Beyond the life skills that can be learned from literature classes, students also gain a deeper understanding of human beings and the human condition when they read stories and novels. Woefully often, though, they approach works with very limited criteria for what is “good.” They want happy endings. They want action. They don’t want long descriptive passages. They want likable characters. Were they to read blogs, I’d wager they’d say, “This post is too long. It needs more pictures. Maybe a numbered list.”
It’s my aim to ignore their criteria–gleefully–and assign to them works that are sad, slow, lyrical, full of prickly characters.
Right here, Gentle Readers, I am finally getting to the original intent of this essay. When I started, my plan was to crank out a short, quick post about a few books I’ve enjoyed, notable for their choleric characters. Approximately 2,000 words later, I’m still getting there. Ain’t that the thing about reading and writing, though? It starts with a word and an intention, and before we know what’s happened, we’re somewhere else entirely?
You know what else I never intended to do in this post? Get all meta on your asses.
Quickly, then, let me roll all my previous points about teaching and students and literature into a quick summary: I am never happier than when readers and writers embrace difficult.
Whether it be plot, setting, structure, or character, the best writing is like life: demanding, confusing, flawed, well-intentioned, untidy, and surprising.
Poor dead, bewigged Aunt Mabel never tolerated pap, nor should we.
Aunt Mabel’s wig would have been bobbing madly had she read the article “Novels Don’t Need to be ‘Nice’” in The Guardian, a piece that sums up everything I want students to know about reading fiction: “Why bother to engage with difficult, demanding characters when we don’t have to? This [attitude] is a great shame: it’s reductive, and antithetical to what literature is about … Literature, after all, is not some cosy textual coffee morning populated solely with friends we haven’t met yet: rather, it is a site where the full panoply of human activity may scrutinised – and this isn’t always pretty.”

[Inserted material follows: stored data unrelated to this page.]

===== src/rtl/be_rule_check.sv =====
module be_rule_check #(
  parameter int LEN_W = 10,
  parameter int BE_W  = 4,
  parameter int ERR_W = 3
) (
  input  logic             clk,
  input  logic             rst_n,
  input  logic             req_valid,
  input  logic             req_is_write,
  input  logic [LEN_W-1:0] req_len,
  input  logic [BE_W-1:0]  req_first_be,
  input  logic [BE_W-1:0]  req_last_be,
  output logic             out_valid,
  output logic             out_legal,
  output logic [ERR_W-1:0] out_err,
  output logic             out_noop,
  output logic             out_flush
);

  localparam logic [ERR_W-1:0] E_NONE      = ERR_W'(0);
  localparam logic [ERR_W-1:0] E_SGL_LAST  = ERR_W'(1);
  localparam logic [ERR_W-1:0] E_FIRST_0   = ERR_W'(2);
  localparam logic [ERR_W-1:0] E_LAST_0    = ERR_W'(3);
  localparam logic [ERR_W-1:0] E_FIRST_GAP = ERR_W'(4);
  localparam logic [ERR_W-1:0] E_LAST_GAP  = ERR_W'(5);

  wire is_one  = (req_len == LEN_W'(1));
  wire is_two  = (req_len == LEN_W'(2));
  wire is_long = !is_one && !is_two;

  wire first_zero = (req_first_be == '0);
  wire last_zero  = (req_last_be  == '0);

  wire [BE_W-1:0] first_inv = ~req_first_be;
  wire head_run_ok = ((first_inv & (first_inv + BE_W'(1))) == '0);
  wire tail_run_ok = ((req_last_be & (req_last_be + BE_W'(1))) == '0);

  logic [ERR_W-1:0] err_c;
  always_comb begin
    err_c = E_NONE;
    if (is_one) begin
      if (!last_zero) err_c = E_SGL_LAST;
    end else if (first_zero)                err_c = E_FIRST_0;
    else if (last_zero)                     err_c = E_LAST_0;
    else if (is_long && !head_run_ok)       err_c = E_FIRST_GAP;
    else if (is_long && !tail_run_ok)       err_c = E_LAST_GAP;
  end

  wire legal_c = (err_c == E_NONE);
  wire empty_1 = is_one && first_zero && legal_c;

  always_ff @(posedge clk) begin
    if (!rst_n) begin
      out_valid <= 1'b0;
      out_legal <= 1'b0;
      out_err   <= E_NONE;
      out_noop  <= 1'b0;
      out_flush <= 1'b0;
    end else begin
      out_valid <= req_valid;
      out_legal <= req_valid && legal_c;
      out_err   <= req_valid ? err_c : E_NONE;
      out_noop  <= req_valid && empty_1 && req_is_write;
      out_flush <= req_valid && empty_1 && !req_is_write;
    end
  end

endmodule
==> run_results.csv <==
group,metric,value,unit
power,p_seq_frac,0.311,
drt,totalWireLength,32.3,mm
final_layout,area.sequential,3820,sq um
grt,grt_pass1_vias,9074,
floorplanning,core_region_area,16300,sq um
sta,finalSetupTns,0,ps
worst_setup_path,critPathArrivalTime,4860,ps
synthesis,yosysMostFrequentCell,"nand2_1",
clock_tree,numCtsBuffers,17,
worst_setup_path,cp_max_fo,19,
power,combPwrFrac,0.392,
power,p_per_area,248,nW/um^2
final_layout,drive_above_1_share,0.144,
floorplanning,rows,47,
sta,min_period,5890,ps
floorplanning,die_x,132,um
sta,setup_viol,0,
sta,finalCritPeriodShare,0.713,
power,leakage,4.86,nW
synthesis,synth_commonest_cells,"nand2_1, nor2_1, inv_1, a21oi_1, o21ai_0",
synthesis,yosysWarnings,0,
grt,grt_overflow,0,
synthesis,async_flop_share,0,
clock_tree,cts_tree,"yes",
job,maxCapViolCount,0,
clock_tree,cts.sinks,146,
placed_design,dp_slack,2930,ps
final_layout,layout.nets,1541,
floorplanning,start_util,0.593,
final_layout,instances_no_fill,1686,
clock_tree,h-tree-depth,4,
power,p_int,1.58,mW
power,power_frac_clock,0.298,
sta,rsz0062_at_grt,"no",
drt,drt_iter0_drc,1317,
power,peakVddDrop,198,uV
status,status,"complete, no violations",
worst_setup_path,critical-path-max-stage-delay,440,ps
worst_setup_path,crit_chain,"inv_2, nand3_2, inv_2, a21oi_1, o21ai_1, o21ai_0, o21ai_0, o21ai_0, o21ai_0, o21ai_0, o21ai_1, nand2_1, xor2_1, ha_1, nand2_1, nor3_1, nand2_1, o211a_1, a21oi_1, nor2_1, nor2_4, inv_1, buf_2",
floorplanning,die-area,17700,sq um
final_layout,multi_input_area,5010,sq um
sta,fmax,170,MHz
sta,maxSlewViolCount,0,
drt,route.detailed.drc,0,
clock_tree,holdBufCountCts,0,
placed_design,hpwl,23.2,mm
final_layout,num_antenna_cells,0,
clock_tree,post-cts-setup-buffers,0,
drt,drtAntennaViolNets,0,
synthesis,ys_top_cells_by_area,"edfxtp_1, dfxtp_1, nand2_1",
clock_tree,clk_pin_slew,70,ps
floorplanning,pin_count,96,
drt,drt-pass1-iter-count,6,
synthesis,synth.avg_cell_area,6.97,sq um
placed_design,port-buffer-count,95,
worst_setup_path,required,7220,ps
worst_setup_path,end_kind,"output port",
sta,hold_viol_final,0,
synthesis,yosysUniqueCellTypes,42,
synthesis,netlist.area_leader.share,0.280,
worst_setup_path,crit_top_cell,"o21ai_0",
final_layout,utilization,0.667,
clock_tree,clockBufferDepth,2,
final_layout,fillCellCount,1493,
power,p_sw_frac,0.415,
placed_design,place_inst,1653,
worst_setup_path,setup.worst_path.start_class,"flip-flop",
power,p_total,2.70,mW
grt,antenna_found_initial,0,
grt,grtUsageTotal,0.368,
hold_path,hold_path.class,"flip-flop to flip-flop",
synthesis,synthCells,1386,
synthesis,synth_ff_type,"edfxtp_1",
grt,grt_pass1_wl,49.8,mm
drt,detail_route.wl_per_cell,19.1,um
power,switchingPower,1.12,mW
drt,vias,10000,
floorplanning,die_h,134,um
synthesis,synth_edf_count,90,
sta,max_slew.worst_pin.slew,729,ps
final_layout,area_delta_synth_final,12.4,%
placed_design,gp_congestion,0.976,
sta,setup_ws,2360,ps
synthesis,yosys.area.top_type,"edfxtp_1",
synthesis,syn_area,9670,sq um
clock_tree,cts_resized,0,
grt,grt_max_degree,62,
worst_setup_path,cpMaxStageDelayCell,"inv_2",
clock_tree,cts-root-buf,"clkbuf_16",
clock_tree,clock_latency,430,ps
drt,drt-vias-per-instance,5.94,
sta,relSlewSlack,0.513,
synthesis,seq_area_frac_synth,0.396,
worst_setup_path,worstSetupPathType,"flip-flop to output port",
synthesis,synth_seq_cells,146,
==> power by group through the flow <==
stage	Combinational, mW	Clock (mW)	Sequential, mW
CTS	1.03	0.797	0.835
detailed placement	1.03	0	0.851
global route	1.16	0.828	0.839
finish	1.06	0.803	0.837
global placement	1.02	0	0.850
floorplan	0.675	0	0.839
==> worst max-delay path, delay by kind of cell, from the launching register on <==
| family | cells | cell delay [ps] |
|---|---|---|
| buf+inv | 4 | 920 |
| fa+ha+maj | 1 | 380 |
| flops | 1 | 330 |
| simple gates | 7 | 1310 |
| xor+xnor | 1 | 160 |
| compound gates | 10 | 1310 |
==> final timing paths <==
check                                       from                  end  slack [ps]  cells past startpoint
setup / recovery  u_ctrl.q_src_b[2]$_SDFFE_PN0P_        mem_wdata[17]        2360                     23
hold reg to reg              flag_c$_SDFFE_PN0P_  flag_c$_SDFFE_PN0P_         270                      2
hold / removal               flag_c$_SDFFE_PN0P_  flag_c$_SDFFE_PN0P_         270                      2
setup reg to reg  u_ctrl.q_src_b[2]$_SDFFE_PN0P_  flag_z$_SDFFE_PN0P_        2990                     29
===== src/rtl/chsw_pkg.sv =====
package chsw_pkg;

  typedef enum logic [1:0] {
    SRC_NONE = 2'd0,
    SRC_ADD  = 2'd1,
    SRC_IN1  = 2'd2,
    SRC_IN2  = 2'd3
  } force_src_e;

  // Request priority: summing, then first input, then second input.
  function automatic force_src_e pick_force(input logic add_r,
                                            input logic in1_n,
                                            input logic in2_n);
    if (add_r)       return SRC_ADD;
    else if (!in1_n) return SRC_IN1;
    else if (!in2_n) return SRC_IN2;
    else             return SRC_NONE;
  endfunction

  // Next value of the switch select given the forcing source and a step.
  function automatic logic next_sel(input force_src_e src,
                                    input logic cur,
                                    input logic step);
    case (src)
      SRC_ADD: return 1'b0;
      SRC_IN1: return 1'b0;
      SRC_IN2: return 1'b1;
      default: return step ? ~cur : cur;
    endcase
  endfunction

  // Fastest range code: every bit of the field high.
  function automatic logic is_fast(input logic [1:0] rng);
    return &rng;
  endfunction

endpackage
--- src/rtl/tlb_sp_pkg.sv ---
`timescale 1ns/1ps
package tlb_sp_pkg;

   localparam logic [1:0] ACC_READ  = 2'd0;
   localparam logic [1:0] ACC_WRITE = 2'd1;
   localparam logic [1:0] ACC_EXEC  = 2'd2;

   localparam logic [1:0] PR_RDONLY = 2'd0;
   localparam logic [1:0] PR_XONLY  = 2'd1;
   localparam logic [1:0] PR_RDWR   = 2'd2;
   localparam logic [1:0] PR_NONE   = 2'd3;

   // permission code against access kind
   function automatic logic access_ok(input logic [1:0] prot, input logic [1:0] acc);
      logic ok;
      case (prot)
         PR_RDONLY: ok = (acc == ACC_READ);
         PR_XONLY:  ok = (acc == ACC_EXEC);
         PR_RDWR:   ok = (acc == ACC_READ) || (acc == ACC_WRITE);
         default:   ok = 1'b0;
      endcase
      return ok;
   endfunction

endpackage

--- src/rtl/tlb_sp_lowidx.sv ---
`timescale 1ns/1ps
module tlb_sp_lowidx #(
   parameter int N     = 16,
   parameter int IDX_W = 4
) (
   input  logic [N-1:0]     vec,
   output logic [IDX_W-1:0] idx,
   output logic             any
);
   always_comb begin
      idx = '0;
      for (int i = N - 1; i >= 0; i--) begin
         if (vec[i]) idx = IDX_W'(i);
      end
   end
   assign any = |vec;
endmodule

--- src/rtl/tlb_sp_match.sv ---
`timescale 1ns/1ps
module tlb_sp_match #(
   parameter int ENTRIES = 16,
   parameter int VPN_W   = 20,
   parameter int ASID_W  = 8,
   parameter int SIZE_W  = 3
) (
   input  logic [VPN_W-1:0]                 q_vpn,
   input  logic [ASID_W-1:0]                q_asid,
   input  logic [ENTRIES-1:0]               e_live,
   input  logic [ENTRIES-1:0][VPN_W-1:0]    e_vpn,
   input  logic [ENTRIES-1:0][ASID_W-1:0]   e_asid,
   input  logic [ENTRIES-1:0][SIZE_W-1:0]   e_size,
   output logic [ENTRIES-1:0]               hits
);
   for (genvar g = 0; g < ENTRIES; g++) begin : g_cmp
      logic [VPN_W-1:0] keep;
      // bits above the superpage span take part in the compare
      assign keep    = {VPN_W{1'b1}} << e_size[g];
      assign hits[g] = e_live[g] && (e_asid[g] == q_asid) &&
                       (((e_vpn[g] ^ q_vpn) & keep) == '0);
   end
endmodule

It is with a gleam in my eye, therefore, that I present to you a tidy list of three books featuring nettlesome female protagonists. They are tough, reclusive, cynical, sardonic, unpleasant, charming, and exceedingly human. If you’ve been on a Nicholas Sparks kick in recent months, I recommend these reads as a counterpoint to the dreck you’ve been consuming.
1. Amy Falls Down by Jincy Willett: When I randomly picked up this book at the library, I had no idea it was a sequel. In fact, I read the entire book as though it was a stand-alone, completely taken by the crochety protagonist from the first scene when she slips in her yard and hits her head on a birdbath. Once I became aware of the book’s predecessor, I went back and read The Writing Class and Willett’s other novels. But Amy Falls Down is the best. The New York Times notes,”Essentially, Amy is a character who lives inside her head, and she needs to get out more.” That’s my kind of gal. Crusty. Solitary.
2. An Unnecessary Woman by Rabih Alameddine: The Boston Globe review deems this book’s heroine, Aaliya, “an utterly beguiling misanthrope” while The Wall Street Journal describes her as “affectionate, urbane, vulnerable and fractiously opinionated.” All I know is that I loved to read her.
3. Florence Gordon by Brian Morton: The New York Times describes Florence as a “congenitally difficult protagonist–so caustic and cold she even walks out of her own surprise birthday party…” While the book as a whole could do more, in terms of establishing Florence as the thinker and feminist she is purported to be, it still effectively portrays a no-bullshit woman who is unwilling to suffer nonsense.
———————————–
So there you have it: a quick list of three books I’ve enjoyed! Yay! LOL! Thx 4 reading!